Ahhh of course I totally forgot they split it. I find a few of the 'spit and sawdust' gyms do that. It is old fashioned to be honest.

They only employ 40,000 of us - statistically this is pretty random. I'm actually on secondment to Defence - I'm a finance manager in Rolls Royce Marine so I'm usually based out of Oslo.
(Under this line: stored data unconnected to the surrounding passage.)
**src/shared/csba_pkg.sv**
```systemverilog
// shared constants and types for the compare-skip and decimal adjust executor
package csba_pkg;

    // opcode layout
    localparam int          OPC_W         = 16;
    localparam int          FADDR_W       = 8;
    localparam logic [6:0]  OPC_CMP_LT    = 7'h30;   // 0110 000
    localparam logic [6:0]  OPC_CMP_GT    = 7'h32;   // 0110 010
    localparam int          OPC_HI_MSB    = 15;
    localparam int          OPC_HI_LSB    = 9;
    localparam int          ACCESS_BIT    = 8;
    localparam logic [15:0] OPC_DECADJ    = 16'h0007;

    // addressing
    localparam logic [7:0]  INDEXED_LIMIT = 8'h5F;

    // decimal adjust
    localparam logic [3:0]  BCD_MAX_DIGIT = 4'h9;
    localparam logic [4:0]  BCD_CORRECT   = 5'h06;

    // skip lengths
    localparam logic [1:0]  WORDS_MIN     = 2'h1;
    localparam logic [1:0]  WORDS_MAX     = 2'h3;

    // reset values
    localparam logic [7:0]  WORKING_REGISTER_RESET    = 8'h00;

    typedef enum logic [1:0] {
        Q1,
        Q2,
        Q3,
        Q4
    } csba_phase_type;

    typedef enum logic [1:0] {
        OP_NONE,
        OP_CMP_LT,
        OP_CMP_GT,
        OP_DECADJ
    } csba_op_type;

    typedef enum logic {
        ST_EXEC,
        ST_SKIP
    } csba_state_type;

    typedef struct packed {
        csba_op_type op;
        logic        access_sel;
        logic [7:0]  faddr;
    } csba_decoded_type;

endpackage : csba_pkg

```
**src/hdl/csba_core.sv**
```systemverilog
// executor for compare-skip-less/greater and decimal adjust of the working register
//
// Implementation choices: the register offsets and the strobed register port.
`timescale 1ns/1ps

// What this block does
// - opcode 0110 000a with 8-bit file address is the less-than compare.
// - less-than: unsigned file minus working register; smaller discards fetch, no flags.
// - greater-than: file above working register skips next instruction, else continues.
// - access bit 0 picks access bank, 1 uses bank select register.
// - access bit 0, extended set on, address up to 95: indexed literal offset.
// - one cycle without skip; skip adds one, two or three cycles by word count.
// - decode Q1, read file Q2, process Q3, idle Q4; skip cycles all idle.
// - decimal adjust turns 8-bit packed BCD sum into valid packed BCD.
// - upper nibble plus carry over 9, or carry set: add 6 plus carry.
// - opcode 0x0007, one cycle, no operands, only carry flag changes.
// - decimal adjust: decode Q1, read W Q2, process Q3, write W Q4.
module csba_core #(
    parameter int BANK_W       = 6,
    parameter int ACCESS_HI_BK = 63,
    parameter int ADDR_W       = BANK_W + csba_pkg::FADDR_W
) (
    input  wire logic                     clk,
    input  wire logic                     srst,
    input  wire logic                     instr_valid,
    input  wire logic [csba_pkg::OPC_W-1:0] instr_word,
    input  wire logic [1:0]               next_words,
    input  wire logic [7:0]               working_register,
    input  wire logic                     carry_flag,
    input  wire logic                     digit_carry_flag,
    input  wire logic [BANK_W-1:0]        bank_select_register,
    input  wire logic                     ext_set_enable,
    input  wire logic [ADDR_W-1:0]        index_base,
    input  wire logic [7:0]               file_rdata,
    output logic [1:0]                    q_phase,
    output logic                          instr_taken,
    output logic                          file_read,
    output logic [ADDR_W-1:0]             file_addr,
    output logic                          indexed_mode,
    output logic                          discard_fetched,
    output logic                          nop_cycle,
    output logic                          working_register_write,
    output logic [7:0]                    working_register_wdata,
    output logic                          carry_write,
    output logic                          carry_next,
    output logic                          busy
);
    import csba_pkg::*;

    localparam logic [BANK_W-1:0] ACCESS_HI = BANK_W'(ACCESS_HI_BK);

    csba_phase_type   phase;
    csba_state_type   state;
    csba_decoded_type cur;
    logic [1:0]       skip_left;
    logic             skip_pending;
    logic [1:0]       skip_len;

    function automatic csba_decoded_type decode_word(input logic [OPC_W-1:0] w);
        csba_decoded_type d;
        d.op         = OP_NONE;
        d.access_sel = w[ACCESS_BIT];
        d.faddr      = w[FADDR_W-1:0];
        if (w[OPC_HI_MSB:OPC_HI_LSB] == OPC_CMP_LT) begin
            d.op = OP_CMP_LT;
        end else if (w[OPC_HI_MSB:OPC_HI_LSB] == OPC_CMP_GT) begin
            d.op = OP_CMP_GT;
        end else if (w == OPC_DECADJ) begin
            d.op = OP_DECADJ;
        end
        return d;
    endfunction : decode_word

    function automatic logic is_indexed(input logic a, input logic en, input logic [7:0] f);
        return !a && en && (f <= INDEXED_LIMIT);
    endfunction : is_indexed

    function automatic logic [ADDR_W-1:0] file_address(
        input logic              a,
        input logic              en,
        input logic [7:0]        f,
        input logic [BANK_W-1:0] bank,
        input logic [ADDR_W-1:0] base
    );
        logic [ADDR_W-1:0] r;
        r = '0;
        if (is_indexed(a, en, f)) begin
            r = ADDR_W'(base + ADDR_W'(f));
        end else if (a) begin
            r = {bank, f};
        end else if (f <= INDEXED_LIMIT) begin
            r = {{BANK_W{1'b0}}, f};
        end else begin
            r = {ACCESS_HI, f};
        end
        return r;
    endfunction : file_address

    // decode of the word on the bus, shared by the latch, the read request and busy
    csba_decoded_type in_dec;
    logic             in_is_cmp;
    logic             in_known;

    always_comb begin
        in_dec    = decode_word(instr_word);
        in_is_cmp = (in_dec.op == OP_CMP_LT) || (in_dec.op == OP_CMP_GT);
        in_known  = (in_dec.op != OP_NONE);
    end

    // decimal adjust datapath, nibble corrections
    logic [4:0] lo_sum;
    logic [3:0] lo_new;
    logic       lo_cy;
    logic [4:0] hi_in;
    logic [4:0] hi_sum;
    logic       hi_adj;
    logic [7:0] next_working_register;
    logic       next_carry;

    always_comb begin
        lo_sum = {1'b0, working_register[3:0]};
        if ((working_register[3:0] > BCD_MAX_DIGIT) || digit_carry_flag) begin
            lo_sum = 5'({1'b0, working_register[3:0]} + BCD_CORRECT);
        end
        lo_new = lo_sum[3:0];
        lo_cy  = lo_sum[4];
        // the low-nibble correction carry feeds the upper digit
        hi_in  = 5'({1'b0, working_register[7:4]} + {4'h0, lo_cy});
        hi_adj = (hi_in > {1'b0, BCD_MAX_DIGIT}) || carry_flag;
        hi_sum = hi_in;
        if (hi_adj) begin
            hi_sum = 5'(hi_in + BCD_CORRECT);
        end
        next_working_register  = {hi_sum[3:0], lo_new};
        next_carry = carry_flag | hi_sum[4];
    end

    // unsigned compare result used in Q3
    logic cmp_less;
    logic cmp_greater;
    logic next_skip;

    always_comb begin
        cmp_less    = file_rdata < working_register;
        cmp_greater = file_rdata > working_register;
        next_skip   = 1'b0;
        unique case (cur.op)
            OP_CMP_LT: next_skip = cmp_less;
            OP_CMP_GT: next_skip = cmp_greater;
            OP_DECADJ: next_skip = 1'b0;
            OP_NONE:   next_skip = 1'b0;
        endcase
    end

    // clamp unexpected word counts into the supported 1..3 range
    always_comb begin
        skip_len = next_words;
        if (next_words < WORDS_MIN) begin
            skip_len = WORDS_MIN;
        end
    end

    // quadrature phase counter, free running
    always_ff @(posedge clk) begin
        if (srst) begin
            phase <= Q1;
        end else begin
            unique case (phase)
                Q1: phase <= Q2;
                Q2: phase <= Q3;
                Q3: phase <= Q4;
                Q4: phase <= Q1;
            endcase
        end
    end

    always_ff @(posedge clk) begin
        if (srst) begin
            q_phase <= 2'h0;
        end else begin
            q_phase <= 2'(phase + 2'h1);
        end
    end

    // instruction latch, taken in Q1 of an execution cycle
    always_ff @(posedge clk) begin
        if (srst) begin
            cur         <= '{op: OP_NONE, access_sel: 1'b0, faddr: 8'h00};
            instr_taken <= 1'b0;
        end else begin
            instr_taken <= 1'b0;
            if (phase == Q1) begin
                cur <= '{op: OP_NONE, access_sel: 1'b0, faddr: 8'h00};
                if (state == ST_EXEC && instr_valid) begin
                    cur         <= in_dec;
                    instr_taken <= 1'b1;
                end
            end
        end
    end

    // file read request, high through Q2 of a compare
    always_ff @(posedge clk) begin
        if (srst) begin
            file_read    <= 1'b0;
            file_addr    <= '0;
            indexed_mode <= 1'b0;
        end else begin
            file_read <= 1'b0;
            if (phase == Q1 && state == ST_EXEC && instr_valid) begin
                if (in_is_cmp) begin
                    file_read    <= 1'b1;
                    file_addr    <= file_address(instr_word[ACCESS_BIT], ext_set_enable,
                                                 instr_word[FADDR_W-1:0],
                                                 bank_select_register, index_base);
                    indexed_mode <= is_indexed(instr_word[ACCESS_BIT], ext_set_enable,
                                               instr_word[FADDR_W-1:0]);
                end
            end
        end
    end

    // working register write in Q4, only carry flag touched
    always_ff @(posedge clk) begin
        if (srst) begin
            working_register_write  <= 1'b0;
            working_register_wdata  <= WORKING_REGISTER_RESET;
            carry_write <= 1'b0;
            carry_next  <= 1'b0;
        end else begin
            working_register_write  <= 1'b0;
            carry_write <= 1'b0;
            if (phase == Q3 && cur.op == OP_DECADJ) begin
                working_register_write  <= 1'b1;
                working_register_wdata  <= next_working_register;
                carry_write <= 1'b1;
                carry_next  <= next_carry;
            end
        end
    end

    // compare outcome: discard pulse in Q4, compare never writes status
    always_ff @(posedge clk) begin
        if (srst) begin
            discard_fetched <= 1'b0;
            skip_pending    <= 1'b0;
        end else begin
            discard_fetched <= 1'b0;
            if (phase == Q3) begin
                discard_fetched <= next_skip;
                skip_pending    <= next_skip;
            end else if (phase == Q4) begin
                skip_pending <= 1'b0;
            end
        end
    end

    // skip sequencer: one idle cycle per word of the discarded instruction
    always_ff @(posedge clk) begin
        if (srst) begin
            state     <= ST_EXEC;
            skip_left <= 2'h0;
        end else if (phase == Q4) begin
            unique case (state)
                ST_EXEC: begin
                    if (skip_pending) begin
                        state     <= ST_SKIP;
                        skip_left <= skip_len;
                    end
                end
                ST_SKIP: begin
                    if (skip_left <= WORDS_MIN) begin
                        state     <= ST_EXEC;
                        skip_left <= 2'h0;
                    end else begin
                        skip_left <= 2'(skip_left - 2'h1);
                    end
                end
            endcase
        end
    end

    // nop_cycle and busy track the next cycle's state, so they line up with it
    always_ff @(posedge clk) begin
        if (srst) begin
            nop_cycle <= 1'b0;
        end else if (phase == Q4) begin
            nop_cycle <= (state == ST_EXEC) ? skip_pending
                                            : (skip_left > WORDS_MIN);
        end
    end

    // unknown words are accepted but leave busy low
    always_ff @(posedge clk) begin
        if (srst) begin
            busy <= 1'b0;
        end else if (phase == Q4) begin
            busy <= (state == ST_EXEC) ? skip_pending : (skip_left > WORDS_MIN);
        end else if (phase == Q1 && state == ST_EXEC && instr_valid) begin
            busy <= in_known;
        end
    end

endmodule : csba_core

```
Going back very shortly but working 2 days a week from London so I can stay UK based.

Where in Russia fella... (maybe we should do a new thread?)

Anyway sorry Elle  - back on topic, back on topic


----------



## crazycal1 (Sep 21, 2005)

duuude one of my clients lives in Oslo  doesnt work for RR tho lol sommat to do with paint brushes..
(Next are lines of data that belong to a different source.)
### config.mk
export PLATFORM = sky130hd
export DESIGN_NAME = tsl_seq
export DESIGN_NICKNAME = d
export VERILOG_FILES = /design/src/design/tsl_pkg.sv /design/src/design/tsl_seq.sv
export SDC_FILE = /design/constraint.sdc
export NUM_CORES = 2
export LEC_CHECK = 0
export ABC_AREA = 1
export CAP_MARGIN = 5
export CORE_MARGIN = 1
export CORE_UTILIZATION = 30
export DETAILED_ROUTE_END_ITERATION = 7
export DONT_BUFFER_PORTS = 1
export HOLD_SLACK_MARGIN = 0.05
export PLACE_DENSITY_LB_ADDON = 0.12
export SYNTH_ARGS = -nofsm -noshare
export SYNTH_HDL_FRONTEND = slang
export SYNTH_SLANG_ARGS = --single-unit
### constraint.sdc
create_clock -name ref_clk -period 163.9 [get_ports ref_clk]
set_clock_uncertainty 0.15 [all_clocks]
set_input_delay 32.78 -clock ref_clk [delete_from_list [all_inputs] [get_ports ref_clk]]
set_output_delay 32.78 -clock ref_clk [all_outputs]
set_load 0.02 [all_outputs]
### src/design/tsl_pkg.sv
package tsl_pkg;
   // Sizes of the sequencer
   localparam int NUM_STATES = 16;
   localparam int NUM_CNT    = 4;
   localparam int NUM_FLAGS  = 4;
   localparam int CNT_W      = 16;
   localparam int WIDE_W     = 16;
   localparam int NCMP_WIDE  = 4;
   localparam int NCMP_BIT   = 2;
   localparam int NCMP       = NCMP_WIDE + NCMP_BIT;

   // Register offsets
   localparam logic [11:0] OFS_CTRL   = 12'h000;
   localparam logic [11:0] OFS_STATUS = 12'h004;
   localparam logic [11:0] OFS_ISTAT  = 12'h008;
   localparam logic [11:0] OFS_IMASK  = 12'h00C;
   localparam logic [11:0] OFS_COUNT  = 12'h010;
   localparam logic [11:0] OFS_CMP    = 12'h040;
   localparam logic [11:0] OFS_CCMP   = 12'h080;
   localparam logic [11:0] OFS_TABLE  = 12'h400;
   localparam int          TAB_WORDS  = 6;

   // Field positions
   localparam int CTRL_ARM     = 0;
   localparam int CTRL_RESTART = 1;
   localparam int IRQ_TRIG     = 0;
   localparam int IRQ_FLAG     = 1;
   localparam int IRQ_W        = 2;

   // Comparator operations
   localparam logic [3:0] OP_EQ   = 4'h0;
   localparam logic [3:0] OP_NE   = 4'h1;
   localparam logic [3:0] OP_GT   = 4'h2;
   localparam logic [3:0] OP_LT   = 4'h3;
   localparam logic [3:0] OP_GE   = 4'h4;
   localparam logic [3:0] OP_LE   = 4'h5;
   localparam logic [3:0] OP_RISE = 4'h6;
   localparam logic [3:0] OP_FALL = 4'h7;
   localparam logic [3:0] OP_BOTH = 4'h8;
   localparam logic [3:0] OP_NONE = 4'h9;

   // Branch kinds of a state
   localparam logic [1:0] KIND_ONE   = 2'h0;
   localparam logic [1:0] KIND_TWO   = 2'h1;
   localparam logic [1:0] KIND_THREE = 2'h2;

   // Reset values
   localparam logic [31:0] RST_WORD = 32'h0000_0000;

   typedef enum logic [1:0] {TSL_IDLE, TSL_RUN, TSL_DONE} tsl_phase_t;

   typedef struct packed {
      logic [15:0] care;
      logic [3:0]  op;
      logic [15:0] value;
   } tsl_cmp_t;

   typedef struct packed {
      logic        ne;
      logic [15:0] value;
   } tsl_ccmp_t;

   typedef struct packed {
      logic             join_or;
      logic [1:0]       cnt_idx;
      logic             cnt_use;
      logic             probe_or;
      logic [NCMP-1:0]  sel;
   } tsl_cond_t;

   typedef struct packed {
      logic [3:0] cnt_inc;
      logic [3:0] cnt_clr;
      logic [3:0] flag_clr;
      logic [3:0] flag_set;
      logic       trig;
      logic [3:0] next;
   } tsl_branch_t;
endpackage : tsl_pkg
yeah anyway, back to elles used bikini..


----------



## Chrissy....... (Nov 25, 2013)

My mate and ex training partner Rosco, is a time served Rolls royce mechanic and has his own garage fixing vintage rollers , in Dalkieth.

But back to ellies bikini.


----------



## gingernut (Dec 11, 2006)

I can't help you with this one, I'm planning to keep this years bikini and wear it next year (plus I also bought the same one plain at the outset via a special offer which thanks to tanning wearing the other one looks a different colour(the one I used is now darker than the other)).


----------



## ElleMac (Sep 20, 2011)

I'm loving the Rolls Royce comments!! LOL!!

Thank you lancashirerose, I was thinking of blinging it up a lot more and using it next year, seeing as I plan on old bikini, new body! I put it on facebook last night and sold it straight away this morning.

There's a facebook group called "bikini exchange" but it's mostly based in America. Would probably be a good venture to set up a little page for people to advertise their bikinis! I can never find them second hand because I'm 5'9" and have a fuller bust grrr. But I might tootle off and set up that page myself!!


----------



## gingernut (Dec 11, 2006)

Glad you managed to seel it so quickly. I have the opposite problem in that I'm non-existent in the chest area, and many competitors (but not all) seem to have implants these days (can I say that?yes I can!). I might change mine yet because I'm going to be wanting to show off more pectoral when/if I move classes, and current one sits quite high up, and I fancy one with thinner straps. Will just have to see!


----------